It might run the risk of being tagged a Mickey Mouse competition - and we might as well get that one out of the way in the first paragraph - but the USA and Lebanon will be playing it for real at Walt Disney World later today. The winners of this bizarrely situated final elimination game in Florida will take the 16th and last place in next year's Lincoln Financial Group Rugby League World Cup in Britain, Ireland and France.

The Yanks and the Cedars sound unlikely contenders to make up the numbers in the game's biggest ever tournament, but both are deadly serious about their prospects. St Helens' combative forward Vila Matautia has turned his back on his Western Samoan roots to use his grandmother's Hawaiian birthright to play for the States. "I want to be part of something where I could bring some experience and knowledge. The guys here are like sponges; they love the game so much and just want to soak up as much of it as they can," Matautia said.

Apart from him, his fellow British-based Super League players Joe Faimalo and Julian O'Neill, and captain and scrum-half, David Niu, who have experience in Australia, the Americans consist of relative novices from their modest domestic competition. "But there are players here who you could put into Super League," said Matautia. "There is a huge amount of talent, it just needs steering in the right direction. If the game ever catches on here, look out Britain and Australia."

One of the Americans' potential match-winners is their speedy centre from Arizona, Loren Broussard, who has scored a hat-trick in both of the wins, over Canada and Japan, that brought them to this stage and who has ambitions to earn a contract with a British club.

But both he and the hard heads from the British game will find Lebanon a vastly different proposition. That country's rugby league credentials might have been a well-kept secret, but the number of Lebanese players performing at various levels in Australia ensures that they have a highly competent side.

They got to Florida by beating Morocco and Italy, who were so confident of reaching the final that they were booked to travel here already and have come to Orlando regardless. The Lebanese star, Hazem El Masri, is a regular scorer for the Canterbury Bulldogs in the National Rugby League and treats his games for his motherland as though they are at least as important. "The first time I heard about something like this, I thought it was a bit of a joke, but these guys are really serious about what they're doing," he said. "We're here for business - to qualify for the World Cup. When we do that, we'll get the respect we deserve."

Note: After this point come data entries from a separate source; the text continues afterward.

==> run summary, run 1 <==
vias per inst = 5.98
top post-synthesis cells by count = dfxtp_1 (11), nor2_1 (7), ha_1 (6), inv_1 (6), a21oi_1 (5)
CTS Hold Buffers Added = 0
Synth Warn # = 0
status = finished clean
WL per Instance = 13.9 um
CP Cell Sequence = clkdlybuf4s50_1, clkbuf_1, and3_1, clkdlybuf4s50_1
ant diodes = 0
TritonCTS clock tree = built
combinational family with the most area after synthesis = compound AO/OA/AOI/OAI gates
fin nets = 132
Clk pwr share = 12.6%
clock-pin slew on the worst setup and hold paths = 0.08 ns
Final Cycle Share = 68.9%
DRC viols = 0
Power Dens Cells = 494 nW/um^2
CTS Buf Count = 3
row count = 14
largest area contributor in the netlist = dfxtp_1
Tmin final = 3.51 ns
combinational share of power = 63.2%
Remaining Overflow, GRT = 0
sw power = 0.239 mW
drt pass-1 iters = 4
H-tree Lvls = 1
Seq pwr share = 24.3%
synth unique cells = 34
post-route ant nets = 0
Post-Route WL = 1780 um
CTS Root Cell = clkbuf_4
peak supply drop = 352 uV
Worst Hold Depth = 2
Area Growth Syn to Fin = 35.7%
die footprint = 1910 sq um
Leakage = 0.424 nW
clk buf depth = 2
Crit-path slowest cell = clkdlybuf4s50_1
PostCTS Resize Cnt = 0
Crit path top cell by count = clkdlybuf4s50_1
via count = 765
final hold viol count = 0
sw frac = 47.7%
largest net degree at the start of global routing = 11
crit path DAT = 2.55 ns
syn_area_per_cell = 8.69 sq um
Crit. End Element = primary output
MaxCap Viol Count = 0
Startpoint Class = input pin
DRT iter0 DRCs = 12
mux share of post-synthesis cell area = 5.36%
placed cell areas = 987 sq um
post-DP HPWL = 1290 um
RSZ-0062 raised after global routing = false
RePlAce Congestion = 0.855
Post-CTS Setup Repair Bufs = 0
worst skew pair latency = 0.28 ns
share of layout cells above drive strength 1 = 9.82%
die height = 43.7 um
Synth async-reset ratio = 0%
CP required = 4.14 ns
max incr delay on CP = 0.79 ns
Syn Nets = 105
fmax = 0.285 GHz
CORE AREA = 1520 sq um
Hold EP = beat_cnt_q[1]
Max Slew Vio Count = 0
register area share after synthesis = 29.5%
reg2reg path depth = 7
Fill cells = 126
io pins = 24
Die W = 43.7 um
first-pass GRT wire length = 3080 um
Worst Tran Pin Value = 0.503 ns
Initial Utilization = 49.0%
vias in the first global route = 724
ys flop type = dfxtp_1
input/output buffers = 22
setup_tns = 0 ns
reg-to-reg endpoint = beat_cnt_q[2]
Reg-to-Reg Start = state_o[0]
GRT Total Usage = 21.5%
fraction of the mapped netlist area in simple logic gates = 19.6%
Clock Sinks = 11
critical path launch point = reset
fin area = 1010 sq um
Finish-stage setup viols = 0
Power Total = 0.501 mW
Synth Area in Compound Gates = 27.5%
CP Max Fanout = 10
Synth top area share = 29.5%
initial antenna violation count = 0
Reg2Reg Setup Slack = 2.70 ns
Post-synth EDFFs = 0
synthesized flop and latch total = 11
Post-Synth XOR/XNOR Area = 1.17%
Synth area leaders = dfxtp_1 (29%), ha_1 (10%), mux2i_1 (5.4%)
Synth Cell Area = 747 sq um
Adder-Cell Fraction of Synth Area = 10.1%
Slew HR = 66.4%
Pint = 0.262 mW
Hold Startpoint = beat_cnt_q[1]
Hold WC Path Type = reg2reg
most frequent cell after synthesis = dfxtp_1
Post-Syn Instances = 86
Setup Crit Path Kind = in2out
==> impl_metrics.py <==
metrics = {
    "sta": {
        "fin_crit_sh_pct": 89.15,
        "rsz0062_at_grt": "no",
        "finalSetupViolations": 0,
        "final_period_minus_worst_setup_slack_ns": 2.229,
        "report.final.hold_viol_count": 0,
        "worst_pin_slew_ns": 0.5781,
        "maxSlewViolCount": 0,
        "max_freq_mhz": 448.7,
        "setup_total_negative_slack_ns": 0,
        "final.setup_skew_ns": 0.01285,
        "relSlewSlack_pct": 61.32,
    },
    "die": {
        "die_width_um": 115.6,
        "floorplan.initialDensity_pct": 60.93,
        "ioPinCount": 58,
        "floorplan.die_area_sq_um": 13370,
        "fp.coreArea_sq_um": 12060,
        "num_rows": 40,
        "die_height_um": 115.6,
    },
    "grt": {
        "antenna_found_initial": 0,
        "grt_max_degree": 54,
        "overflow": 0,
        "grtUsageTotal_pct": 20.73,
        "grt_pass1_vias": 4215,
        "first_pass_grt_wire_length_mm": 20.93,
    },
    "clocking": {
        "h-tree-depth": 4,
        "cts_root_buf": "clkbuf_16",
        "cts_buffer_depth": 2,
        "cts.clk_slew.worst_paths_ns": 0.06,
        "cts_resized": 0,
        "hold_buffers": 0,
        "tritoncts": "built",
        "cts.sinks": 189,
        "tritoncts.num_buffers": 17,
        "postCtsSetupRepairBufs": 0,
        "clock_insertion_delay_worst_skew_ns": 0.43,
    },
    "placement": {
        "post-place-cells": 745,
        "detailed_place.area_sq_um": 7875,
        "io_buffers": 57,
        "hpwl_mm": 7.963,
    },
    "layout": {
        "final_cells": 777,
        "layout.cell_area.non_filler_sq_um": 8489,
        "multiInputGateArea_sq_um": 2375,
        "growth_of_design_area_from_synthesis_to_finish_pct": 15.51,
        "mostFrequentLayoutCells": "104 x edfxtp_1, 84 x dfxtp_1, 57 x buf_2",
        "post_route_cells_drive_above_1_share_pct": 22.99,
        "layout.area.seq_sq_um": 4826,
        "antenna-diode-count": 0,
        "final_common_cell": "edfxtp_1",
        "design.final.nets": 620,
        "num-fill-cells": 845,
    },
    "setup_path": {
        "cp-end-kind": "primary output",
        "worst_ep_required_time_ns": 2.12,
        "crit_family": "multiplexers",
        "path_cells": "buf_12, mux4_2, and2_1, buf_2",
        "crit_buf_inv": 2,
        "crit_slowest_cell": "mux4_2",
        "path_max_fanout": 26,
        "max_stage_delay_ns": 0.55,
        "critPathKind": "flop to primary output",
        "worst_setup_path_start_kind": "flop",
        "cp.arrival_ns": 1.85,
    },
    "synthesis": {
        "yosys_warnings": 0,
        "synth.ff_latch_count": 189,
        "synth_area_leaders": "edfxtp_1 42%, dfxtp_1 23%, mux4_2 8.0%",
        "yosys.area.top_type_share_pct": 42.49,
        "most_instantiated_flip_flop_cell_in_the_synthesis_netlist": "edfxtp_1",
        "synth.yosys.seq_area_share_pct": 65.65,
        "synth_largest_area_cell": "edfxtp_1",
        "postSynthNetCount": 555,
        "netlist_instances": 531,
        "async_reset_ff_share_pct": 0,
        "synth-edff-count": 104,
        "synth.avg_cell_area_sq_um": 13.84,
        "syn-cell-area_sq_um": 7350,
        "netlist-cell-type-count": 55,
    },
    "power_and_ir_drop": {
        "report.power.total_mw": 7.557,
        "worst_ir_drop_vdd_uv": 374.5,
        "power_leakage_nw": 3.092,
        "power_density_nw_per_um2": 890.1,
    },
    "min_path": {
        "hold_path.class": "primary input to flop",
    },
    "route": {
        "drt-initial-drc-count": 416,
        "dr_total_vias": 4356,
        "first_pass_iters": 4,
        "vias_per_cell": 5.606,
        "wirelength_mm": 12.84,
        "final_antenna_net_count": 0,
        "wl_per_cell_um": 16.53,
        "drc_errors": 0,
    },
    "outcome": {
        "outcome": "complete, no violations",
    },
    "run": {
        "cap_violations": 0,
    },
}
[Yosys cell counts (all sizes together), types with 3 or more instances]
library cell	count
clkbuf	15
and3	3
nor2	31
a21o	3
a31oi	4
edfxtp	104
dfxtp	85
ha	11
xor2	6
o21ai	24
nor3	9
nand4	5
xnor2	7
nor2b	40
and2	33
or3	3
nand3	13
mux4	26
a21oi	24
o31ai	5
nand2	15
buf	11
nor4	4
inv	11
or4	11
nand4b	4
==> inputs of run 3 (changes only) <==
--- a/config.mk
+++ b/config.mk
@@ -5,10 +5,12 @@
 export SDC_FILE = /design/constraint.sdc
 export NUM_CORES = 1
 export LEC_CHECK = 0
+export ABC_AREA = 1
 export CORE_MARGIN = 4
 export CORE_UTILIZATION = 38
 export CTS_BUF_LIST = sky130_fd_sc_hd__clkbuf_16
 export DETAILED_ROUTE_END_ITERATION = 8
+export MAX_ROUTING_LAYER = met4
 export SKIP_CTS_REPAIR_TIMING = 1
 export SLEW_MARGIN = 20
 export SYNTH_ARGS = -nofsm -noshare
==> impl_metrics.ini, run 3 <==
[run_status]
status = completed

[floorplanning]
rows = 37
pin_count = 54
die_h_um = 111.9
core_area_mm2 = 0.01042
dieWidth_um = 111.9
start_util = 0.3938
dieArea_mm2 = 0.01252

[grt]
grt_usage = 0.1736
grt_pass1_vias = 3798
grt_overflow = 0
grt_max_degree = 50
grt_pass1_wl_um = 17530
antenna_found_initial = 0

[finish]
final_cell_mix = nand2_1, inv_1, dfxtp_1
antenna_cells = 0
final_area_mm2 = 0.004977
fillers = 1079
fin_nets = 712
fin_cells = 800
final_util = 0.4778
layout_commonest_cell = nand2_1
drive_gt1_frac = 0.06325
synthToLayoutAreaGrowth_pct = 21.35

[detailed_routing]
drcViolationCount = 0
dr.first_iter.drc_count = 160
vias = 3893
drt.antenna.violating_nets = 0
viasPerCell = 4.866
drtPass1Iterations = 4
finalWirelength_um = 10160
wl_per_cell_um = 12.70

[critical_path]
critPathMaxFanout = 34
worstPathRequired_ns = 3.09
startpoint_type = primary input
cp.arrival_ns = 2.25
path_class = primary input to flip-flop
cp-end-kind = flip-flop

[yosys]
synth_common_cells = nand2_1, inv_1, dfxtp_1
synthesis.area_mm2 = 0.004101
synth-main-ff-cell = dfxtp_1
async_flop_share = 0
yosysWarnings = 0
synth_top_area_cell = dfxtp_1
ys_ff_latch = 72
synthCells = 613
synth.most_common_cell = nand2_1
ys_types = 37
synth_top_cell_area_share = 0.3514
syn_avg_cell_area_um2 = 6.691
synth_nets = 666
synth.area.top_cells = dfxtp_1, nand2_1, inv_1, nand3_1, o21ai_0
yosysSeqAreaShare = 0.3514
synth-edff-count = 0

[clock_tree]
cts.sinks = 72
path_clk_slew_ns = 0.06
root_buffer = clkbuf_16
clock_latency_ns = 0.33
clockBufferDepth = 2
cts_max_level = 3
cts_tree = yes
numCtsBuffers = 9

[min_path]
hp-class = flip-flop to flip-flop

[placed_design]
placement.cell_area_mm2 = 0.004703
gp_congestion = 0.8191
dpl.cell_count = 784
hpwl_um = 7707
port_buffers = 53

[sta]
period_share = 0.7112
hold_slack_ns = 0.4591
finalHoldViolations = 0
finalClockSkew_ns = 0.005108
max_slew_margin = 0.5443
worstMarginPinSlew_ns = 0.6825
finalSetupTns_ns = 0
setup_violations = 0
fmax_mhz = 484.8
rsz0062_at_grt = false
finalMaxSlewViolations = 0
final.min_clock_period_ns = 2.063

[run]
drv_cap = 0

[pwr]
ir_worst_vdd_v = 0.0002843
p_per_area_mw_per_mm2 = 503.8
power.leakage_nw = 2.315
===== src/rtl/uart_boot_loader.sv =====
// UART boot loader: receives an image over rx and writes it to memory, holding the core in reset.
// Define BOOT_CHECKSUM_EN to require a trailing XOR checksum byte before release.
module uart_boot_loader #(
    parameter int CLK_FREQ    = 12000000,
    parameter int BIT_RATE    = 115200,
    parameter int MEMORY_SIZE = 128
) (
    input  logic        clk,
    input  logic        reset,
    input  logic        rx,
    output logic        memory_write,
    output logic [31:0] address,
    output logic [31:0] write_data,
    output logic [2:0]  option,
    output logic        core_reset,
    output logic        done,
    output logic        error
);
    localparam int CPB = CLK_FREQ / BIT_RATE;
    localparam logic [15:0] CPB_M1 = 16'(CPB - 1);
    localparam logic [15:0] HALF_M1 = 16'(CPB / 2 - 1);
    localparam logic [8:0] MAX_WORDS = 9'(MEMORY_SIZE / 4);

    typedef enum logic [1:0] {R_IDLE, R_START, R_BITS, R_STOP} rx_state_t;
    typedef enum logic [2:0] {
        SYNC, LEN, DATA, WRITE,
`ifdef BOOT_CHECKSUM_EN
        CHECK,
`endif
        DONE, ERROR
    } state_t;

`ifdef BOOT_CHECKSUM_EN
    localparam state_t AFTER_LOAD = CHECK;
`else
    localparam state_t AFTER_LOAD = DONE;
`endif

    logic        rx_m, rx_s, rx_q;
    rx_state_t   rx_st;
    logic [15:0] cnt;
    logic [2:0]  bit_idx;
    logic [7:0]  shreg, rx_byte;
    logic        byte_valid, frame_err;

    state_t      state;
    logic [1:0]  byte_cnt;
    logic [7:0]  word_idx, n_words;
`ifdef BOOT_CHECKSUM_EN
    logic [7:0]  csum;
`endif

    assign option = 3'b010;

    // rx_q delays rx_s once more so a falling edge can be detected
    always_ff @(posedge clk or posedge reset) begin
        if (reset) begin
            rx_m <= 1'b1;
            rx_s <= 1'b1;
            rx_q <= 1'b1;
        end else begin
            rx_m <= rx;
            rx_s <= rx_m;
            rx_q <= rx_s;
        end
    end

    always_ff @(posedge clk or posedge reset) begin
        if (reset) begin
            rx_st      <= R_IDLE;
            cnt        <= '0;
            bit_idx    <= '0;
            shreg      <= '0;
            rx_byte    <= '0;
            byte_valid <= 1'b0;
            frame_err  <= 1'b0;
        end else begin
            byte_valid <= 1'b0;
            frame_err  <= 1'b0;
            unique case (rx_st)
                R_IDLE: if (rx_q && !rx_s) begin
                    rx_st <= R_START;
                    cnt   <= '0;
                end
                R_START: if (cnt == HALF_M1) begin
                    rx_st   <= rx_s ? R_IDLE : R_BITS;
                    cnt     <= '0;
                    bit_idx <= '0;
                end else begin
                    cnt <= cnt + 16'd1;
                end
                R_BITS: if (cnt == CPB_M1) begin
                    shreg   <= {rx_s, shreg[7:1]};
                    cnt     <= '0;
                    bit_idx <= bit_idx + 3'd1;
                    if (bit_idx == 3'd7)
                        rx_st <= R_STOP;
                end else begin
                    cnt <= cnt + 16'd1;
                end
                R_STOP: if (cnt == CPB_M1) begin
                    rx_st <= R_IDLE;
                    cnt   <= '0;
                    if (rx_s) begin
                        byte_valid <= 1'b1;
                        rx_byte    <= shreg;
                    end else begin
                        frame_err <= 1'b1;
                    end
                end else begin
                    cnt <= cnt + 16'd1;
                end
                default: rx_st <= R_IDLE;
            endcase
        end
    end

    always_ff @(posedge clk or posedge reset) begin
        if (reset) begin
            state        <= SYNC;
            memory_write <= 1'b0;
            address      <= '0;
            write_data   <= '0;
            core_reset   <= 1'b1;
            done         <= 1'b0;
            error        <= 1'b0;
            byte_cnt     <= '0;
            word_idx     <= '0;
            n_words      <= '0;
`ifdef BOOT_CHECKSUM_EN
            csum         <= '0;
`endif
        end else begin
            memory_write <= 1'b0;
            if (frame_err && state != DONE && state != ERROR) begin
                state <= ERROR;
            end else begin
                unique case (state)
                    SYNC: if (byte_valid && rx_byte == 8'hA5)
                        state <= LEN;
                    LEN: if (byte_valid) begin
                        n_words  <= rx_byte;
                        byte_cnt <= '0;
                        word_idx <= '0;
                        if ({1'b0, rx_byte} > MAX_WORDS)
                            state <= ERROR;
                        else if (rx_byte == 8'd0)
                            state <= AFTER_LOAD;
                        else
                            state <= DATA;
                    end
                    DATA: if (byte_valid) begin
                        // first byte clears the word so no stale bytes survive
                        if (byte_cnt == 2'd0)
                            write_data <= {24'd0, rx_byte};
                        else
                            write_data[{byte_cnt, 3'b000} +: 8] <= rx_byte;
`ifdef BOOT_CHECKSUM_EN
                        csum <= csum ^ rx_byte;
`endif
                        byte_cnt <= byte_cnt + 2'd1;
                        if (byte_cnt == 2'd3) begin
                            state        <= WRITE;
                            memory_write <= 1'b1;
                            address      <= {22'd0, word_idx, 2'b00};
                        end
                    end
                    WRITE: begin
                        word_idx <= word_idx + 8'd1;
                        if (word_idx + 8'd1 == n_words)
                            state <= AFTER_LOAD;
                        else
                            state <= DATA;
                    end
`ifdef BOOT_CHECKSUM_EN
                    CHECK: if (byte_valid)
                        state <= (rx_byte == csum) ? DONE : ERROR;
`endif
                    DONE: begin
                        core_reset <= 1'b0;
                        done       <= 1'b1;
                    end
                    ERROR: begin
                        core_reset <= 1'b1;
                        error      <= 1'b1;
                    end
                    default: state <= ERROR;
                endcase
            end
        end
    end
endmodule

Steve Ghosn, once a first-grade coach with Western Suburbs in Sydney and now in charge of Lebanon, believes that respect is on its way. "They've no hope," he says of their hosts. "It's been a long flight here from the qualifying competition in the South of France, but our players' attitude has been great. If they play like they've trained, they'll be hard to beat."

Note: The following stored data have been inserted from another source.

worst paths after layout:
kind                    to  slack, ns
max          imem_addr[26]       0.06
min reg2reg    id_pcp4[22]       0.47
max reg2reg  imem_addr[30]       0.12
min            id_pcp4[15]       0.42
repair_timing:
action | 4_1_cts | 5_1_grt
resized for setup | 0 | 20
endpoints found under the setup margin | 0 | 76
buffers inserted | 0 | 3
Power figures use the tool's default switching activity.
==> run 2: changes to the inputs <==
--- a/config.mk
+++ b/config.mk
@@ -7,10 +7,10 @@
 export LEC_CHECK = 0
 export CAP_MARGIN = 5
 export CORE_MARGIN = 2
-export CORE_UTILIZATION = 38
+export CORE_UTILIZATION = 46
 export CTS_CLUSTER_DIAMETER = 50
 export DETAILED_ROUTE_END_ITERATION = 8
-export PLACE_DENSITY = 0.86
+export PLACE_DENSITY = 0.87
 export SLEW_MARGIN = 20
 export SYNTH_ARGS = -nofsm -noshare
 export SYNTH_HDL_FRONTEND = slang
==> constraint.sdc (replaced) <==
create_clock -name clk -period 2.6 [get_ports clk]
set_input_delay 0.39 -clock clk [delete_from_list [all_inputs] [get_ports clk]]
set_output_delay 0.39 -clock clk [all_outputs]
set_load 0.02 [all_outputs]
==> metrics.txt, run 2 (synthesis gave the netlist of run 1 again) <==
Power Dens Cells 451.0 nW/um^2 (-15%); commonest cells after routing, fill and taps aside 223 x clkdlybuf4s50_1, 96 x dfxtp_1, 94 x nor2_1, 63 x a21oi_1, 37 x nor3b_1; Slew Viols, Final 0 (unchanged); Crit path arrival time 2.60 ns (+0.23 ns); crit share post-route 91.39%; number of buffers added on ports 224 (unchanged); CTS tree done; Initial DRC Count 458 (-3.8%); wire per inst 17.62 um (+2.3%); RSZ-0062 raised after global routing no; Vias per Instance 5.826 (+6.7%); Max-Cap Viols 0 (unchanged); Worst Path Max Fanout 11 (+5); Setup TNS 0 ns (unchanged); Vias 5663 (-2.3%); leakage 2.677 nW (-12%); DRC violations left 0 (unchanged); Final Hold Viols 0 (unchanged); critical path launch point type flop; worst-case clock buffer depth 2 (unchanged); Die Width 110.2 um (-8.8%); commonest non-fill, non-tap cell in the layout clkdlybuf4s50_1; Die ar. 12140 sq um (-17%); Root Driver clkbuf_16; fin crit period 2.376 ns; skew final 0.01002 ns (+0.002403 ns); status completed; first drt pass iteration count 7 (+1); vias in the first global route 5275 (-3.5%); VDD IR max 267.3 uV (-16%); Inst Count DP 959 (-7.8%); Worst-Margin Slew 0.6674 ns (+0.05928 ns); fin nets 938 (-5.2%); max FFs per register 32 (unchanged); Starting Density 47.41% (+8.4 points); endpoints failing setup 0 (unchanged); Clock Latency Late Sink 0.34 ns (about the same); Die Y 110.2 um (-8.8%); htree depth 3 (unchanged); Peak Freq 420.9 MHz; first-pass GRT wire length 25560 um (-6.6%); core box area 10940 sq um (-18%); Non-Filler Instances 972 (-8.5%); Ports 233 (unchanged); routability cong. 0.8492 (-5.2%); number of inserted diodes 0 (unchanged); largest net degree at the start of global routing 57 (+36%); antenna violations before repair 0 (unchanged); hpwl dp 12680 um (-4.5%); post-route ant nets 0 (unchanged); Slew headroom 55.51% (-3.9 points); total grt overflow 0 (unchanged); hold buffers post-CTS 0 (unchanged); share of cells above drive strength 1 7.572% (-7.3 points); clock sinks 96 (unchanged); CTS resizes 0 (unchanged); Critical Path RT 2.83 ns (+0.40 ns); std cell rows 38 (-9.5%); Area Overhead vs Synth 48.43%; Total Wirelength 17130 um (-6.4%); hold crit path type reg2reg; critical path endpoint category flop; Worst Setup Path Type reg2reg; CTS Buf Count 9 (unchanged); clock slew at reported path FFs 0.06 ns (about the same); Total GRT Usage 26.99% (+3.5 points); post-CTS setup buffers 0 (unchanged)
`config.mk`:
```
export PLATFORM = sky130hd
export DESIGN_NAME = sdram_bridge_writer
export DESIGN_NICKNAME = d
export VERILOG_FILES = /design/src/rtl/oscp_bridge_pkg.sv /design/src/rtl/bridge_burst_calc.sv /design/src/rtl/sdram_bridge_writer.sv
export SDC_FILE = /design/constraint.sdc
export NUM_CORES = 1
export LEC_CHECK = 0
export ABC_AREA = 1
export ABC_CLOCK_PERIOD_IN_PS = 6000
export CAP_MARGIN = 20
export CORE_UTILIZATION = 45
export CTS_CLUSTER_DIAMETER = 50
export DETAILED_ROUTE_END_ITERATION = 7
export HOLD_SLACK_MARGIN = 0.05
export MAX_ROUTING_LAYER = met4
export PLACE_DENSITY = 0.7
export RECOVER_POWER = 50
export SLEW_MARGIN = 25
export SYNTH_ARGS = -nofsm -noshare
export SYNTH_HDL_FRONTEND = slang
export SYNTH_SLANG_ARGS = --single-unit
export TNS_END_PERCENT = 5
```
`constraint.sdc`:
```
create_clock -name clk -period 6 [get_ports clk]
set_clock_uncertainty 0.2 [all_clocks]
set_input_delay 0.6 -clock clk [delete_from_list [all_inputs] [get_ports clk]]
set_output_delay 0.6 -clock clk [all_outputs]
set_load 0.01 [all_outputs]
```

The gridiron pitch at Disney's Wide World of Sports has been specially widened for a game that will be controlled by Britain's leading referee, Stuart Cummings, assisted by his director of referees, Greg McCallum, who will run the line and also be miked up to explain the rules to a largely bemused American audience. "Rules?" shouted one during a lead-up match this week. "There are no rules."

Or, as Matautia puts it: "They see us belting the crap out of each other without any helmets or padding and they think it's an absolutely crazy sport."

That could also be the key to the outcome. If Matautia and the trained destroyers from the full-time professional ranks can get to El Masri and the Lebanese midfield, America could go through, which would suit Lincoln, the American-based sponsors of the 2000 World Cup.

If not, the Lebanese have the ability to cause some mayhem. It will then resemble not a Disney cartoon but one from the stable of the opposition - Tom and Jerry.